▶ [WHAT THE TASK REQUIRES]: All lines in the records below that hold "input" are to be shown.

▶ [MATERIAL SHOWN]:
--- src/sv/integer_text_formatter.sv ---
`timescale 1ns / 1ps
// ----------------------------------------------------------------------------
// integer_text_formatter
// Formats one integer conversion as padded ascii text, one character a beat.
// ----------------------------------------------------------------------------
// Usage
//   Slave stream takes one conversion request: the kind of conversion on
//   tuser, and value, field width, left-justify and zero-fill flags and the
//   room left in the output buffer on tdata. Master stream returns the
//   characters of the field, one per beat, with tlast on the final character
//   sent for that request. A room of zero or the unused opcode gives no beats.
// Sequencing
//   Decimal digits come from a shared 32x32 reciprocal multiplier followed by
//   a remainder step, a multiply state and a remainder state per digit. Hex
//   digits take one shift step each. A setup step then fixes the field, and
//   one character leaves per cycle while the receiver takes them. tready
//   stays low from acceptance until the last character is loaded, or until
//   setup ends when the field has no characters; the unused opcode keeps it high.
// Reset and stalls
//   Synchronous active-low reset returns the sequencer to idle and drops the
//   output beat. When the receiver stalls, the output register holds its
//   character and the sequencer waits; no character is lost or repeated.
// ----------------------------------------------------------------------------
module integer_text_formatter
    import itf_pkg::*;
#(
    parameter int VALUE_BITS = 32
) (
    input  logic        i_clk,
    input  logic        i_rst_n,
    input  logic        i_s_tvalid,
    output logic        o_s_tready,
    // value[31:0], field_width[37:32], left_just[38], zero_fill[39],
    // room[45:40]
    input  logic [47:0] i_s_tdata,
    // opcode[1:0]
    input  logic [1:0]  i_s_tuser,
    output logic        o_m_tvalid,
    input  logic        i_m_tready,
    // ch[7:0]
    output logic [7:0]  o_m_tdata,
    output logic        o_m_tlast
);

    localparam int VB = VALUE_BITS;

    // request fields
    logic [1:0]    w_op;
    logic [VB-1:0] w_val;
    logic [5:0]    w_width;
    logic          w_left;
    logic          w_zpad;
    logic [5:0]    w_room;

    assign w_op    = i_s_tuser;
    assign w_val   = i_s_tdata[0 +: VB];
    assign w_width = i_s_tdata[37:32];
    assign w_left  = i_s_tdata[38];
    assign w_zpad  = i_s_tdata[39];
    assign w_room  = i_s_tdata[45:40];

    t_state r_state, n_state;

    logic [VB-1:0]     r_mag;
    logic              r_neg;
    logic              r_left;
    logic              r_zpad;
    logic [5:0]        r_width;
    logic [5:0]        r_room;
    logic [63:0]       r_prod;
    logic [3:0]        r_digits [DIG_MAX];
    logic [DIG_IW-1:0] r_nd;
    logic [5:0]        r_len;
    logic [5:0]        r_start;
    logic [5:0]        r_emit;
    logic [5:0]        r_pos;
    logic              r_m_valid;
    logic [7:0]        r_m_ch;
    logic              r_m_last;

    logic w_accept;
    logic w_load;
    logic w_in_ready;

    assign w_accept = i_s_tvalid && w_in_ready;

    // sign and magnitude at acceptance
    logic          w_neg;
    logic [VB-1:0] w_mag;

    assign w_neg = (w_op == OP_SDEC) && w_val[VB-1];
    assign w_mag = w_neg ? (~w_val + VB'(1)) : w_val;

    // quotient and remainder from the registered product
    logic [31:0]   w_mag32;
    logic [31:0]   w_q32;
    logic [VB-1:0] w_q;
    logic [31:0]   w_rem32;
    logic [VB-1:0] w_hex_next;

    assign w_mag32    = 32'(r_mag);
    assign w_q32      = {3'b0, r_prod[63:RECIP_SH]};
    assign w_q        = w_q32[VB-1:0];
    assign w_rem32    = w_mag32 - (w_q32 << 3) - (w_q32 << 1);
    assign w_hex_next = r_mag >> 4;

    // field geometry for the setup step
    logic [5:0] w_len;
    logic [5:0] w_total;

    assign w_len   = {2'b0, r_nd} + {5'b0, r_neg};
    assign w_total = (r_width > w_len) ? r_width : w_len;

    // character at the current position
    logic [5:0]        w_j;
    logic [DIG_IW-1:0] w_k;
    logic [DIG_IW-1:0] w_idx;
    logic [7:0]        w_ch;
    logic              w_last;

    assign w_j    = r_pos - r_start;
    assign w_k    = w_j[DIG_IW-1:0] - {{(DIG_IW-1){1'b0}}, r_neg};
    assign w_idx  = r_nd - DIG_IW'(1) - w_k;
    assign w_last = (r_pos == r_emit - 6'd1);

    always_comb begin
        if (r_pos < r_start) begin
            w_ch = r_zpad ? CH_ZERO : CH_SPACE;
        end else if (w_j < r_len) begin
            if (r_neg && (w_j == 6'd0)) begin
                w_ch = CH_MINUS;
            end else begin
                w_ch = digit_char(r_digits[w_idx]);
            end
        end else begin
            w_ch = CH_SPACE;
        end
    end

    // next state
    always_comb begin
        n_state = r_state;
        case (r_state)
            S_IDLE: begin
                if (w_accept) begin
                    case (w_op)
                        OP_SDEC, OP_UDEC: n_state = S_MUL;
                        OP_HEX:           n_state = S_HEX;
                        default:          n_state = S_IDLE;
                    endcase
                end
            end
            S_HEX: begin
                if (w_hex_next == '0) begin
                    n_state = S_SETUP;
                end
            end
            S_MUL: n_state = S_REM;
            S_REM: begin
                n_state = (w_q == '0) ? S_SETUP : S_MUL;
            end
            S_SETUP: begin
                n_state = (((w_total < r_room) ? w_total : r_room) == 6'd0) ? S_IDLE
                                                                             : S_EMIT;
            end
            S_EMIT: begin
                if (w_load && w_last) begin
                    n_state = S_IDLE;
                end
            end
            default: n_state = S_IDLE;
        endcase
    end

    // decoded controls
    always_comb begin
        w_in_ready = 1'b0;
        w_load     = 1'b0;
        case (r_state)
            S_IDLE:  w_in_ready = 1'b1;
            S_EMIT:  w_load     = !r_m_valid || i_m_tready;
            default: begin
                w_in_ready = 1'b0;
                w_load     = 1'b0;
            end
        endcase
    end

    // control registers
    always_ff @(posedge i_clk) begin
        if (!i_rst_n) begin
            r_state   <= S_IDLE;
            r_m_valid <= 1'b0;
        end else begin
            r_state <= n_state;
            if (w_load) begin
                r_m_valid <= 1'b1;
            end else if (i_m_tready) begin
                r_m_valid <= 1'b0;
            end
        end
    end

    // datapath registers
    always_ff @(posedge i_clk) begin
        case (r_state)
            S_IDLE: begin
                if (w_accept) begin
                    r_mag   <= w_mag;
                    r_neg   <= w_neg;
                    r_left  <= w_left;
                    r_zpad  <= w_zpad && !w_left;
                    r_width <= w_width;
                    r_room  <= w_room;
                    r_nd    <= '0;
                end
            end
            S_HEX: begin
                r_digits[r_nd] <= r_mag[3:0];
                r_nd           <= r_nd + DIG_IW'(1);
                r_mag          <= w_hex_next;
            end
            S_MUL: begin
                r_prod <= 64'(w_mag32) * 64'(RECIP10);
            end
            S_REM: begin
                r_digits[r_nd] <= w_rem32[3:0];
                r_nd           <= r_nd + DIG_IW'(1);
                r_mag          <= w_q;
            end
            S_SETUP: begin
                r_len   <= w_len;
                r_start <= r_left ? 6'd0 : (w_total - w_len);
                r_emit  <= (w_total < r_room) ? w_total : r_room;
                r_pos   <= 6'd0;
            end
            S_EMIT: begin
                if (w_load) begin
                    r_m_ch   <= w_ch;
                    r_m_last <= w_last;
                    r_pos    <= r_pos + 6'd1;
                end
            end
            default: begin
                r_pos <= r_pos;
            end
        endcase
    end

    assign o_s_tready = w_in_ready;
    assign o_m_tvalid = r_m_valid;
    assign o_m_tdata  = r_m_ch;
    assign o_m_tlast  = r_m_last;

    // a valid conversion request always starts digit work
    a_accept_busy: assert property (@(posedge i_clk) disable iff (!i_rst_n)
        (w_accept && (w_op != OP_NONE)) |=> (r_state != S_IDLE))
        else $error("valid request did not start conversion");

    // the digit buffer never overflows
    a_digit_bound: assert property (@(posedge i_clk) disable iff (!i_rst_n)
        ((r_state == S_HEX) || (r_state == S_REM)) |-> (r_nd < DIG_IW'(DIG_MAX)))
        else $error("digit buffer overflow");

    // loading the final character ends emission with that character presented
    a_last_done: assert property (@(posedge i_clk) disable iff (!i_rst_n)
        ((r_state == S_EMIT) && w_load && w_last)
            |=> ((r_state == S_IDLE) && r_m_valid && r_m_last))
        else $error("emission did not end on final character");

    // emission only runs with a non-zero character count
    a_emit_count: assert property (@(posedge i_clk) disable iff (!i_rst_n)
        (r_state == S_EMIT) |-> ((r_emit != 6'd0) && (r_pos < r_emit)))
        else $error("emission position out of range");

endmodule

▶ [EXPECTED OUTPUT]:
    input  logic        i_clk,
    input  logic        i_rst_n,
    input  logic        i_s_tvalid,
    input  logic [47:0] i_s_tdata,
    input  logic [1:0]  i_s_tuser,
    input  logic        i_m_tready,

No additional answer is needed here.